Information:
──────────────────────────────

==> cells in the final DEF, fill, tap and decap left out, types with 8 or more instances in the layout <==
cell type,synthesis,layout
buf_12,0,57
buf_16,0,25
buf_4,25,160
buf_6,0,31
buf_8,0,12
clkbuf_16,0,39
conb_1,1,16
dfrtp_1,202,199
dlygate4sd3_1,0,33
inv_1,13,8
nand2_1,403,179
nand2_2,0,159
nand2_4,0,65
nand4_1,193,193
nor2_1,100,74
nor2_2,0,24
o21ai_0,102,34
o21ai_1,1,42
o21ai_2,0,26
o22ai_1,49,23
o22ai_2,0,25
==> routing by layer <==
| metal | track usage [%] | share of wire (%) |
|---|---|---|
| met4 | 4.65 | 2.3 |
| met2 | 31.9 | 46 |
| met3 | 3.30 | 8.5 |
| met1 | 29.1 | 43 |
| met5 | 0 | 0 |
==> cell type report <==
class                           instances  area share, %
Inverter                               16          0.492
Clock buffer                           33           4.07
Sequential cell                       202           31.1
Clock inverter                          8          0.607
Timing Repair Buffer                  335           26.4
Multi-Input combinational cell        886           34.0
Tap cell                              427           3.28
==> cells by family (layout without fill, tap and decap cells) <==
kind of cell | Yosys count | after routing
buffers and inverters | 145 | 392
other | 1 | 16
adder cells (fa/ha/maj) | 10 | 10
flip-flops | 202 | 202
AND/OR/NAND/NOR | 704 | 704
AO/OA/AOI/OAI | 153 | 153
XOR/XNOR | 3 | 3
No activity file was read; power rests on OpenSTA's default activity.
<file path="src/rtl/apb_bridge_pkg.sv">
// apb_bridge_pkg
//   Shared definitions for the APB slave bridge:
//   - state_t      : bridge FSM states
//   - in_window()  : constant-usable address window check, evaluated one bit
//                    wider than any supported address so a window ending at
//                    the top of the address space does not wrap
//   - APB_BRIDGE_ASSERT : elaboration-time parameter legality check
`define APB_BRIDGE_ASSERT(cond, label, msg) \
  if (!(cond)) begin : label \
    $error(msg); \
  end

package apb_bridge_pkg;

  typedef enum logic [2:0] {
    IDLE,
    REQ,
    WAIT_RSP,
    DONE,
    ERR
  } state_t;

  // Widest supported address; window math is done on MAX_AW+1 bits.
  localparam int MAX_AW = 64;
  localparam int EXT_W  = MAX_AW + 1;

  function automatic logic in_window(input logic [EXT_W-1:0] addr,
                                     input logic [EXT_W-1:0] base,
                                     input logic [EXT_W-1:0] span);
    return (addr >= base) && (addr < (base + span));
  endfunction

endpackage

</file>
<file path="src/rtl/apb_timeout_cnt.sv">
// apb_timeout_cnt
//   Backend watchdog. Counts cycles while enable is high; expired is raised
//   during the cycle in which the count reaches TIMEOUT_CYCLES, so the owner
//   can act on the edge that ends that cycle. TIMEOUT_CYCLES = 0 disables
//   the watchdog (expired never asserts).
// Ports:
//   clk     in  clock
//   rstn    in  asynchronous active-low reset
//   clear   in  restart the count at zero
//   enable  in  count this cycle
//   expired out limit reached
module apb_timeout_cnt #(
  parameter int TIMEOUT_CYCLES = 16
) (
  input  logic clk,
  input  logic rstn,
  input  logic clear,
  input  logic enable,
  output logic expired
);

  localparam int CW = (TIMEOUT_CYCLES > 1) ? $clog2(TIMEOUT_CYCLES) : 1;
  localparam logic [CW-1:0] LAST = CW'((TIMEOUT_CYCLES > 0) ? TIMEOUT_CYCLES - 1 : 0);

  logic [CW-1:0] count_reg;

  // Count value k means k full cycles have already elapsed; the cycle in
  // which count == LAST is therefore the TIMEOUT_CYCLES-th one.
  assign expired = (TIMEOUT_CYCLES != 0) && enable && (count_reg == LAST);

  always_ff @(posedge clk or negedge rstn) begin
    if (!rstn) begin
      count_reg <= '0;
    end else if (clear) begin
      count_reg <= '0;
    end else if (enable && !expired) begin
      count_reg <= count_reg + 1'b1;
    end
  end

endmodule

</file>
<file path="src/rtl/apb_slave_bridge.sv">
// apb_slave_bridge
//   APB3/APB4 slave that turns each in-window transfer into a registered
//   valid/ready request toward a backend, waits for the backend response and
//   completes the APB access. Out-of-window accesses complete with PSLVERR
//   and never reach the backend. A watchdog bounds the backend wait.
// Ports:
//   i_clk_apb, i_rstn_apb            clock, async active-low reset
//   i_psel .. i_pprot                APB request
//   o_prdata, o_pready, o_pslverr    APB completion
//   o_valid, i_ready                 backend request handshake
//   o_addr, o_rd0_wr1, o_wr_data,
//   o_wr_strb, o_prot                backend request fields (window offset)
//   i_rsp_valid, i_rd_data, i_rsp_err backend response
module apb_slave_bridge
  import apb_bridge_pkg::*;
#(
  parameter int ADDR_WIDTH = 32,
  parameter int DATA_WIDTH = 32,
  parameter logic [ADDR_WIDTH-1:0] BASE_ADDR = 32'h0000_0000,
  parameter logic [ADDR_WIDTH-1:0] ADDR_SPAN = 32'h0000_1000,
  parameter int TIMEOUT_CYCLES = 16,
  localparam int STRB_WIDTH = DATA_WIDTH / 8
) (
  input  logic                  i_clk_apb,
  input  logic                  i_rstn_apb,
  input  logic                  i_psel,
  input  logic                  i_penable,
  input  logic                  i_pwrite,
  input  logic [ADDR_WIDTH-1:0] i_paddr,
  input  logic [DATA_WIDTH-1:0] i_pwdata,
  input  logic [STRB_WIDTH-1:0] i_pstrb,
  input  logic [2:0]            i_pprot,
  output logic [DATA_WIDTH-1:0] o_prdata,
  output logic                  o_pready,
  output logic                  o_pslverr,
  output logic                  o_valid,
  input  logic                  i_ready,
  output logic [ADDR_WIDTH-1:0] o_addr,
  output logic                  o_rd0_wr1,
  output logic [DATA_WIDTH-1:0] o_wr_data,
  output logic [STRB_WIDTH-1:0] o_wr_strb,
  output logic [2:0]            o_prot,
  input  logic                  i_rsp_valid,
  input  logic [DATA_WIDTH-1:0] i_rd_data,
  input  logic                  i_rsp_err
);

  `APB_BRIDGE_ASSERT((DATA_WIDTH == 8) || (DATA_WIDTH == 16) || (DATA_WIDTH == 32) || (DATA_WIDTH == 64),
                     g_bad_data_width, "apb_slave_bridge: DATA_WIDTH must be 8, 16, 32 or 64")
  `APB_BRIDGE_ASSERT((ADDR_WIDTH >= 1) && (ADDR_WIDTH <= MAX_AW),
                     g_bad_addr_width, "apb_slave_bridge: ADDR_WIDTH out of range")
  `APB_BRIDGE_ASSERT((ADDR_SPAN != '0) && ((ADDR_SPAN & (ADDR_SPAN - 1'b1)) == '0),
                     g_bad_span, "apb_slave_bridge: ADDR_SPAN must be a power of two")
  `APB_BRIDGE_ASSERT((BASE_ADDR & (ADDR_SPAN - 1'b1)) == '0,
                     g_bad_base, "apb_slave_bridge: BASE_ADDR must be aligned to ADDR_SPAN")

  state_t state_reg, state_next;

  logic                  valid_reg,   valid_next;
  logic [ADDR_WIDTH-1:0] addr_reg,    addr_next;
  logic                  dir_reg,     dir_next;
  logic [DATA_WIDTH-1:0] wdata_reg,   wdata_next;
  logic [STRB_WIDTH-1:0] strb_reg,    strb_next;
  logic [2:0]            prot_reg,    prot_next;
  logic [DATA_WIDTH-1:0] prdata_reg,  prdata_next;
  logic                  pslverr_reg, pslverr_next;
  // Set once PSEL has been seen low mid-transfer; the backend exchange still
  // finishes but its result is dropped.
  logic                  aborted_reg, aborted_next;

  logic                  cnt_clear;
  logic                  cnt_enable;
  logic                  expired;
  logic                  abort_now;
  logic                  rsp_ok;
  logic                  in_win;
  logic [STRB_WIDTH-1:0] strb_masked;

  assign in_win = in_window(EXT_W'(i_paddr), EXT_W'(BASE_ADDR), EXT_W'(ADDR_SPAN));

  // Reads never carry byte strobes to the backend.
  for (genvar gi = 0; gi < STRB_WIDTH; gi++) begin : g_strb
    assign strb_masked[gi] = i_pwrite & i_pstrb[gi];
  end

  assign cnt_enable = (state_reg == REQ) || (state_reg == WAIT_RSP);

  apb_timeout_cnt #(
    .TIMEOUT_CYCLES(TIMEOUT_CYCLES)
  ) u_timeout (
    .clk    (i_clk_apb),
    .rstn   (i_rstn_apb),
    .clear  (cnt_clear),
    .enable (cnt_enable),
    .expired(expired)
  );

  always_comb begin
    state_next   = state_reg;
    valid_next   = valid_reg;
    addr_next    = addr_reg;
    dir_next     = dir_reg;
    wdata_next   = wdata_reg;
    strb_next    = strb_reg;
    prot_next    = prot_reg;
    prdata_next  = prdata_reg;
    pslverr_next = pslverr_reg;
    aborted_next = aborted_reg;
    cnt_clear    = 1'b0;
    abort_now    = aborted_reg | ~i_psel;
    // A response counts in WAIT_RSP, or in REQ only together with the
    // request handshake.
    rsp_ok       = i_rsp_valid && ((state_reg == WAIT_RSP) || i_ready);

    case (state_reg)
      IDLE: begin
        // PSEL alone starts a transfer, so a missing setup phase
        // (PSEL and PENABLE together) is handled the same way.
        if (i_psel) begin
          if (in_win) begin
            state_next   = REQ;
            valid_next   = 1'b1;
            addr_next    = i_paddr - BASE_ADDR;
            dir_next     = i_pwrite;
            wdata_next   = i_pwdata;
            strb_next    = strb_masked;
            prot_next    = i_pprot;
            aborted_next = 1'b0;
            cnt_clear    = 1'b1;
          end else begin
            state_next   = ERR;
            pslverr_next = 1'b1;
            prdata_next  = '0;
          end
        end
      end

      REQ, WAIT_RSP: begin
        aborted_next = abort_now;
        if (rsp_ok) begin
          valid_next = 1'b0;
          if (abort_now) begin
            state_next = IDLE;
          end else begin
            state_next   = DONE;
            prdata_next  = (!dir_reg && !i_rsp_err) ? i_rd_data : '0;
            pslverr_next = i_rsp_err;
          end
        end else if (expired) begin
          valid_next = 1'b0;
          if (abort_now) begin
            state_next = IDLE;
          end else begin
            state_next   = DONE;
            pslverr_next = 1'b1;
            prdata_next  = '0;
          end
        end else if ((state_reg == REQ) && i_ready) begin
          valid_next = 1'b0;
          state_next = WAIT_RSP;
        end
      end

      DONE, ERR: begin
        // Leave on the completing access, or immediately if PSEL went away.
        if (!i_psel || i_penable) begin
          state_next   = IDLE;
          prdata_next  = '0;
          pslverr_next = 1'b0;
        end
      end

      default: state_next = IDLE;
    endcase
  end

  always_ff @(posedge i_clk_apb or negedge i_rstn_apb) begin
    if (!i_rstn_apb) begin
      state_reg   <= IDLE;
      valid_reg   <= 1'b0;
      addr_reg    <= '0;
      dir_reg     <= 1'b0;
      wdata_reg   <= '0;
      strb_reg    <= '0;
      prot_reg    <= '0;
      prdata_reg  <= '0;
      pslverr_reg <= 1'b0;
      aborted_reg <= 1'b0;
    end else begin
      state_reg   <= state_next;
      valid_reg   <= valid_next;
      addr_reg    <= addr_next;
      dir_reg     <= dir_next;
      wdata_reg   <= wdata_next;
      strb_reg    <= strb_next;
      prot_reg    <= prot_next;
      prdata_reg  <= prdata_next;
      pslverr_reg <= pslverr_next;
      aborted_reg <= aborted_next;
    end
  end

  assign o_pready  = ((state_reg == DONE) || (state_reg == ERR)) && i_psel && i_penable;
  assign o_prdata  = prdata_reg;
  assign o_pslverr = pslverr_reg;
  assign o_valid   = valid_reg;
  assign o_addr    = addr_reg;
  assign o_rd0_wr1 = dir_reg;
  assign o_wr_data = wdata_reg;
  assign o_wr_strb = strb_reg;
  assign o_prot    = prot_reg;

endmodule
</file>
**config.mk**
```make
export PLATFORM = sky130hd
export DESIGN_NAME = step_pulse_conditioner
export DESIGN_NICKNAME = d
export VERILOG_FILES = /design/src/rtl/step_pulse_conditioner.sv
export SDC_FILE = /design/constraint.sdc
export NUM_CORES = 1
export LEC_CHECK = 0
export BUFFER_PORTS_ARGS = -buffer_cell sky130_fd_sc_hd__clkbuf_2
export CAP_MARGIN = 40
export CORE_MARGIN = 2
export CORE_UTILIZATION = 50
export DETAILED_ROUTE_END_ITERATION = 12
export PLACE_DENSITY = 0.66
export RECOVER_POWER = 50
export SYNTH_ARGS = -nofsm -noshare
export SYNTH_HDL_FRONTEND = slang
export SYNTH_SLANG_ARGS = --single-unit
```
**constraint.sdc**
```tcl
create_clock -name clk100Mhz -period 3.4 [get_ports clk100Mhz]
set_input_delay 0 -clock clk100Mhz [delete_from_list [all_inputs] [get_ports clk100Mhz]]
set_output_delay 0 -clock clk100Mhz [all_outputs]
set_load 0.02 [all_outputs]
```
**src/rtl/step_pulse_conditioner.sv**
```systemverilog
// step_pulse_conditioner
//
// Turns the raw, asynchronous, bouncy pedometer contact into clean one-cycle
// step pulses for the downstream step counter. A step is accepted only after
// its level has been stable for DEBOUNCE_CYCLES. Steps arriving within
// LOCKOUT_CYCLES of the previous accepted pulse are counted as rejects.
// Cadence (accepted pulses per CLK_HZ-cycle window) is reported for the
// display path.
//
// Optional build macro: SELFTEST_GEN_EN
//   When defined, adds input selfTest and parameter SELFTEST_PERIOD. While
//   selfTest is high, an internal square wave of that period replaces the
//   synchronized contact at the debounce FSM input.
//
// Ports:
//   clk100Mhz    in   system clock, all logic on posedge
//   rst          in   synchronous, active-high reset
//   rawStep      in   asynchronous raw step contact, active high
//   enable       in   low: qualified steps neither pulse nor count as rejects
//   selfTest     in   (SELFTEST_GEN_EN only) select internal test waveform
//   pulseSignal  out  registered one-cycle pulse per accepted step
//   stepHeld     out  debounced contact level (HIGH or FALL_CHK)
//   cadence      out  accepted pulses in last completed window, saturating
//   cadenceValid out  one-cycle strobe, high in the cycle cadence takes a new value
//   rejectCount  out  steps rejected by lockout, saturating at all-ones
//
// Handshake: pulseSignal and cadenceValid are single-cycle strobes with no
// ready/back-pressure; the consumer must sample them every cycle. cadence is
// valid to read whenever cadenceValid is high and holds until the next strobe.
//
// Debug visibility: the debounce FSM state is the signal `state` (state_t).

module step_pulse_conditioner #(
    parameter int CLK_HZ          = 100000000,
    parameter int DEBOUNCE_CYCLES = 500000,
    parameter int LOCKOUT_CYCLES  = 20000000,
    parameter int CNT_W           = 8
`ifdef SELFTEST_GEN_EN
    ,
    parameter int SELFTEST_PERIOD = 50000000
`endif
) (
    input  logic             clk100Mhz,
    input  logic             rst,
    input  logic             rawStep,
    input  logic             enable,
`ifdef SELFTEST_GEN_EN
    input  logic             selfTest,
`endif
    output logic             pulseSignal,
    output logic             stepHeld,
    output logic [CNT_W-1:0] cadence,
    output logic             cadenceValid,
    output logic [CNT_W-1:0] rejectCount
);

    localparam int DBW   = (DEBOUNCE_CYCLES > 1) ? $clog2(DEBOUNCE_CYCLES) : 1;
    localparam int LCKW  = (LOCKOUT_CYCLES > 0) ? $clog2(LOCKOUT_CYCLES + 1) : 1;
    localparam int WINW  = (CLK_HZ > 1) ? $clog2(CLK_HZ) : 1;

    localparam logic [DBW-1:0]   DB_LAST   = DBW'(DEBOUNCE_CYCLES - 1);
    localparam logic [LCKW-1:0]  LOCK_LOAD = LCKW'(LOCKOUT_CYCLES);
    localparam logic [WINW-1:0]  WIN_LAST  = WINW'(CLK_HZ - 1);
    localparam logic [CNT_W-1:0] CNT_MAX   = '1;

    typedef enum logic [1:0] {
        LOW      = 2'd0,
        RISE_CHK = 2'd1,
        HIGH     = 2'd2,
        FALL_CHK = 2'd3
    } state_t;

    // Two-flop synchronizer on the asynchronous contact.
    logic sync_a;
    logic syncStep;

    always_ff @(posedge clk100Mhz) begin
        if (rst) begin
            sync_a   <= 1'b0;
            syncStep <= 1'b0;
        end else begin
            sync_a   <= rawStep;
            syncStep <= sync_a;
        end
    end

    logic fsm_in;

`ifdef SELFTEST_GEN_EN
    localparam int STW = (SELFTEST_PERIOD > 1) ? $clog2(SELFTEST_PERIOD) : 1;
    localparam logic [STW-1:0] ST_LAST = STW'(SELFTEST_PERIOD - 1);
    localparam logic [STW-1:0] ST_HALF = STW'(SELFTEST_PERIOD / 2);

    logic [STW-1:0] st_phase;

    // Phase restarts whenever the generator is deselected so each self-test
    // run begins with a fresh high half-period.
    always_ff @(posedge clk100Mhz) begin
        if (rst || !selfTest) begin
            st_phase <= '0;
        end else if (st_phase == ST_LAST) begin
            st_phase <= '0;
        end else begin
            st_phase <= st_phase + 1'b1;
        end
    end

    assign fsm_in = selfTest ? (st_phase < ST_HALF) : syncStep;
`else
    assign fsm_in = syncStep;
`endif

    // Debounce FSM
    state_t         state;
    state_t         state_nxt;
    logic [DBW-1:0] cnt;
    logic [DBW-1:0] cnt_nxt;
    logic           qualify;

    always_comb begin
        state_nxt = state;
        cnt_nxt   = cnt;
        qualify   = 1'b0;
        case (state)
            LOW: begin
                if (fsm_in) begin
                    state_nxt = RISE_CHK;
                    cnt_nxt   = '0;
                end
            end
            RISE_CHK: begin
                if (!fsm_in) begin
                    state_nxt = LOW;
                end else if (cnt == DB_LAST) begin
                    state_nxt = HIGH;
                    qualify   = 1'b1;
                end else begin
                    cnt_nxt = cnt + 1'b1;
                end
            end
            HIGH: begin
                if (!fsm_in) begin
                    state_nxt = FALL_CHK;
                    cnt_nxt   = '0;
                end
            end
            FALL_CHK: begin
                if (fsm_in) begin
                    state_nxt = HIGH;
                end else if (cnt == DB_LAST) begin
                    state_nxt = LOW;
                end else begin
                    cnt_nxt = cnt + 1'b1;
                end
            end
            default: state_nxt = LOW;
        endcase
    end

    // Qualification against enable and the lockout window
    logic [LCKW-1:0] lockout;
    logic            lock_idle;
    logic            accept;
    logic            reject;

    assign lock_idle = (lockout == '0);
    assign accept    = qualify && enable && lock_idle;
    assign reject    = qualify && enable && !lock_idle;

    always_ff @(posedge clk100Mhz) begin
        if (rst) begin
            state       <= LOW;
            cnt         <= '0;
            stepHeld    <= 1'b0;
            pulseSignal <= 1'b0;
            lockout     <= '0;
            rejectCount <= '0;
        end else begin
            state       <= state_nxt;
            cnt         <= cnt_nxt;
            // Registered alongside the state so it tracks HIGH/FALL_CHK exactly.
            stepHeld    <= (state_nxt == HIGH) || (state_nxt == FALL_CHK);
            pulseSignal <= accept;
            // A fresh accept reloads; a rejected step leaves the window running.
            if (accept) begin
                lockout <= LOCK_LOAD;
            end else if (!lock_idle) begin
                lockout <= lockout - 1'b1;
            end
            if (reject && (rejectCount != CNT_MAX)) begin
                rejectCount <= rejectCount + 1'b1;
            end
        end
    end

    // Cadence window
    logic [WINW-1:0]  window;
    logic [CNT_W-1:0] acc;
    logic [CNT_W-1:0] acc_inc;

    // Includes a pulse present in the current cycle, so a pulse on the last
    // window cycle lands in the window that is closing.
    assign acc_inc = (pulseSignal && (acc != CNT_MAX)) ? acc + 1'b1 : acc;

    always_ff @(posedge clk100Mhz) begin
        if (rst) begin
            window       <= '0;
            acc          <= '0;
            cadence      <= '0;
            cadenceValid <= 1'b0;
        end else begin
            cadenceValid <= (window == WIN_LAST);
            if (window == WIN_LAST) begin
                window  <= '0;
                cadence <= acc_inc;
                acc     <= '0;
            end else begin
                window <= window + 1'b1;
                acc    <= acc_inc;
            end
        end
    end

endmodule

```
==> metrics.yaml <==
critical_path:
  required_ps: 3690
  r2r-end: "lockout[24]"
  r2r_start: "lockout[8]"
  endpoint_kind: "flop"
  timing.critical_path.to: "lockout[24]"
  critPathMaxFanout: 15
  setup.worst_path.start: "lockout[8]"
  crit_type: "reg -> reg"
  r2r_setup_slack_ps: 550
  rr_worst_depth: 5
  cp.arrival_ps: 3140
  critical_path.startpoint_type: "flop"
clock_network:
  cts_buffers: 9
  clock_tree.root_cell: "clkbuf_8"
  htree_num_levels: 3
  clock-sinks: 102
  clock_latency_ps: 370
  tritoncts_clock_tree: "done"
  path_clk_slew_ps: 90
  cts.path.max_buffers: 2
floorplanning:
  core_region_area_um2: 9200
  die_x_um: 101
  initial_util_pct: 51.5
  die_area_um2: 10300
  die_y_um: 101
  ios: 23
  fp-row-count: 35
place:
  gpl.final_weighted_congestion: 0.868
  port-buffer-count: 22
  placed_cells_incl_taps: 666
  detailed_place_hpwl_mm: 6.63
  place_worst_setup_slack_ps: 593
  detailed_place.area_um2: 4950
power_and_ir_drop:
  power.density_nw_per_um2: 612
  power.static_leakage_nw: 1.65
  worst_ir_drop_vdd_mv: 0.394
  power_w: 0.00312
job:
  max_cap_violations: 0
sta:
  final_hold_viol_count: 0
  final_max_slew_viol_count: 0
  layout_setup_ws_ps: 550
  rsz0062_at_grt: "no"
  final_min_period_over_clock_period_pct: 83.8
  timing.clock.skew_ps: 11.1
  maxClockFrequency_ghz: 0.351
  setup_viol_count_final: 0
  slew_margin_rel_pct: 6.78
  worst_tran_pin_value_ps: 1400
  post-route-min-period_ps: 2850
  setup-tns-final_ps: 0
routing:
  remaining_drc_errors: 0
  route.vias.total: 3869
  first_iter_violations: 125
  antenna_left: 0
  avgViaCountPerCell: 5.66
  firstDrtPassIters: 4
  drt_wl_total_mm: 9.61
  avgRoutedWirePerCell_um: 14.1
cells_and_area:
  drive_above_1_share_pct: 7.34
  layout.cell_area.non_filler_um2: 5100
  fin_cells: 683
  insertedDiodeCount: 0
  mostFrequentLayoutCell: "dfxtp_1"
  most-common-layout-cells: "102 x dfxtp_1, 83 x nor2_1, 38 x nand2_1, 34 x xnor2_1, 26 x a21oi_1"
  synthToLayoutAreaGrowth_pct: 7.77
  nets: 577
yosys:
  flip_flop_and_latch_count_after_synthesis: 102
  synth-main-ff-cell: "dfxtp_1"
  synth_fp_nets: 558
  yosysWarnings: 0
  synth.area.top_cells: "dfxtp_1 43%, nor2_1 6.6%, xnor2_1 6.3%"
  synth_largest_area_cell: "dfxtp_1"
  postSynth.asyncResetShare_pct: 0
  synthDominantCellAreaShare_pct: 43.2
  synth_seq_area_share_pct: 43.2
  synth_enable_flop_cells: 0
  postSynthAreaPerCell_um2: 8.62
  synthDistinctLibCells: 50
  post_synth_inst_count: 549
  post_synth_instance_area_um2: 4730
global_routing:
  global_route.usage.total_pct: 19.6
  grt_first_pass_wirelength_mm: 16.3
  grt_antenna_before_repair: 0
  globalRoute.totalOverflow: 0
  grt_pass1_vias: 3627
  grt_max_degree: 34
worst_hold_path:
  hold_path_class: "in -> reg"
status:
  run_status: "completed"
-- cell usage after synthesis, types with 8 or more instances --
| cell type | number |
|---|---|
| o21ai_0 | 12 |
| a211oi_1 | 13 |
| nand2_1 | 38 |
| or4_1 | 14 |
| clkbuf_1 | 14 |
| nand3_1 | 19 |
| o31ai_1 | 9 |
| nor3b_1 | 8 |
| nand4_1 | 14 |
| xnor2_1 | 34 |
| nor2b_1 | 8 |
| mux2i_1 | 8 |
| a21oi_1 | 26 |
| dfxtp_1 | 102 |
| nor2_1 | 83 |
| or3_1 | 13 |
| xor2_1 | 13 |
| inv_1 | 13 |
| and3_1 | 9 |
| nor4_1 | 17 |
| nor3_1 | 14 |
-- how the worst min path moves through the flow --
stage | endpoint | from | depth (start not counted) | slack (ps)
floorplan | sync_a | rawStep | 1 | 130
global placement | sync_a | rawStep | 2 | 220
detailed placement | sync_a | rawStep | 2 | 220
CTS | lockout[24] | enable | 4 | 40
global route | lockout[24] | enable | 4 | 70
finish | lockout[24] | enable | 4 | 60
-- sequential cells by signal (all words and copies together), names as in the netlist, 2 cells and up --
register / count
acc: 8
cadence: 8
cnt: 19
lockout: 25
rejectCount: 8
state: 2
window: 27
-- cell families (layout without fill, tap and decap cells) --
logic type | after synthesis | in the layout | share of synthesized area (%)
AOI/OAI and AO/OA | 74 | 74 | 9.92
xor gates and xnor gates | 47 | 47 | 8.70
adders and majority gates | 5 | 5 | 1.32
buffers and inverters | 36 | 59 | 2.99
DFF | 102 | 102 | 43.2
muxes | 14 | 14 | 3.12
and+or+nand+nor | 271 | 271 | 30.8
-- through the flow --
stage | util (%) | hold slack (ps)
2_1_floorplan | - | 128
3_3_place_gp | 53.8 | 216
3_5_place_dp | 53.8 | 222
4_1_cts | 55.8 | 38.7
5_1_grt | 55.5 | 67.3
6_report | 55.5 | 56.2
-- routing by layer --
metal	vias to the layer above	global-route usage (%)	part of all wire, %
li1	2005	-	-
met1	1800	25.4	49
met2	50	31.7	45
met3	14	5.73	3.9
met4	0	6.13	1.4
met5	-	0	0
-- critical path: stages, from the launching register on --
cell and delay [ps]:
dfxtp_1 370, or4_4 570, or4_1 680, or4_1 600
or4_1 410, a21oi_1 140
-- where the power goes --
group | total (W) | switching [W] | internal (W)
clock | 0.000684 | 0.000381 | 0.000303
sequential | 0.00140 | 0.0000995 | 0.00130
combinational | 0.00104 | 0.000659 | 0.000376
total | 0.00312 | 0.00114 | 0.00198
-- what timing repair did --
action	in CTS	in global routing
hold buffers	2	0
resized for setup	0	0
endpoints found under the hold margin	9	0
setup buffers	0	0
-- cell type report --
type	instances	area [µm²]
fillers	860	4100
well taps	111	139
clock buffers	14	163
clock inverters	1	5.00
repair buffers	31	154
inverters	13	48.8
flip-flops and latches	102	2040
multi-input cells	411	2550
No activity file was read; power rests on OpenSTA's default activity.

──────────────────────────────

Exercise:
All lines from the start of the entries through the line where "AND/OR/NAND/NOR | 704 | 704" sits should be duplicated exactly, with nothing else in the output.

Answer to the problem:
==> cells in the final DEF, fill, tap and decap left out, types with 8 or more instances in the layout <==
cell type,synthesis,layout
buf_12,0,57
buf_16,0,25
buf_4,25,160
buf_6,0,31
buf_8,0,12
clkbuf_16,0,39
conb_1,1,16
dfrtp_1,202,199
dlygate4sd3_1,0,33
inv_1,13,8
nand2_1,403,179
nand2_2,0,159
nand2_4,0,65
nand4_1,193,193
nor2_1,100,74
nor2_2,0,24
o21ai_0,102,34
o21ai_1,1,42
o21ai_2,0,26
o22ai_1,49,23
o22ai_2,0,25
==> routing by layer <==
| metal | track usage [%] | share of wire (%) |
|---|---|---|
| met4 | 4.65 | 2.3 |
| met2 | 31.9 | 46 |
| met3 | 3.30 | 8.5 |
| met1 | 29.1 | 43 |
| met5 | 0 | 0 |
==> cell type report <==
class                           instances  area share, %
Inverter                               16          0.492
Clock buffer                           33           4.07
Sequential cell                       202           31.1
Clock inverter                          8          0.607
Timing Repair Buffer                  335           26.4
Multi-Input combinational cell        886           34.0
Tap cell                              427           3.28
==> cells by family (layout without fill, tap and decap cells) <==
kind of cell | Yosys count | after routing
buffers and inverters | 145 | 392
other | 1 | 16
adder cells (fa/ha/maj) | 10 | 10
flip-flops | 202 | 202
AND/OR/NAND/NOR | 704 | 704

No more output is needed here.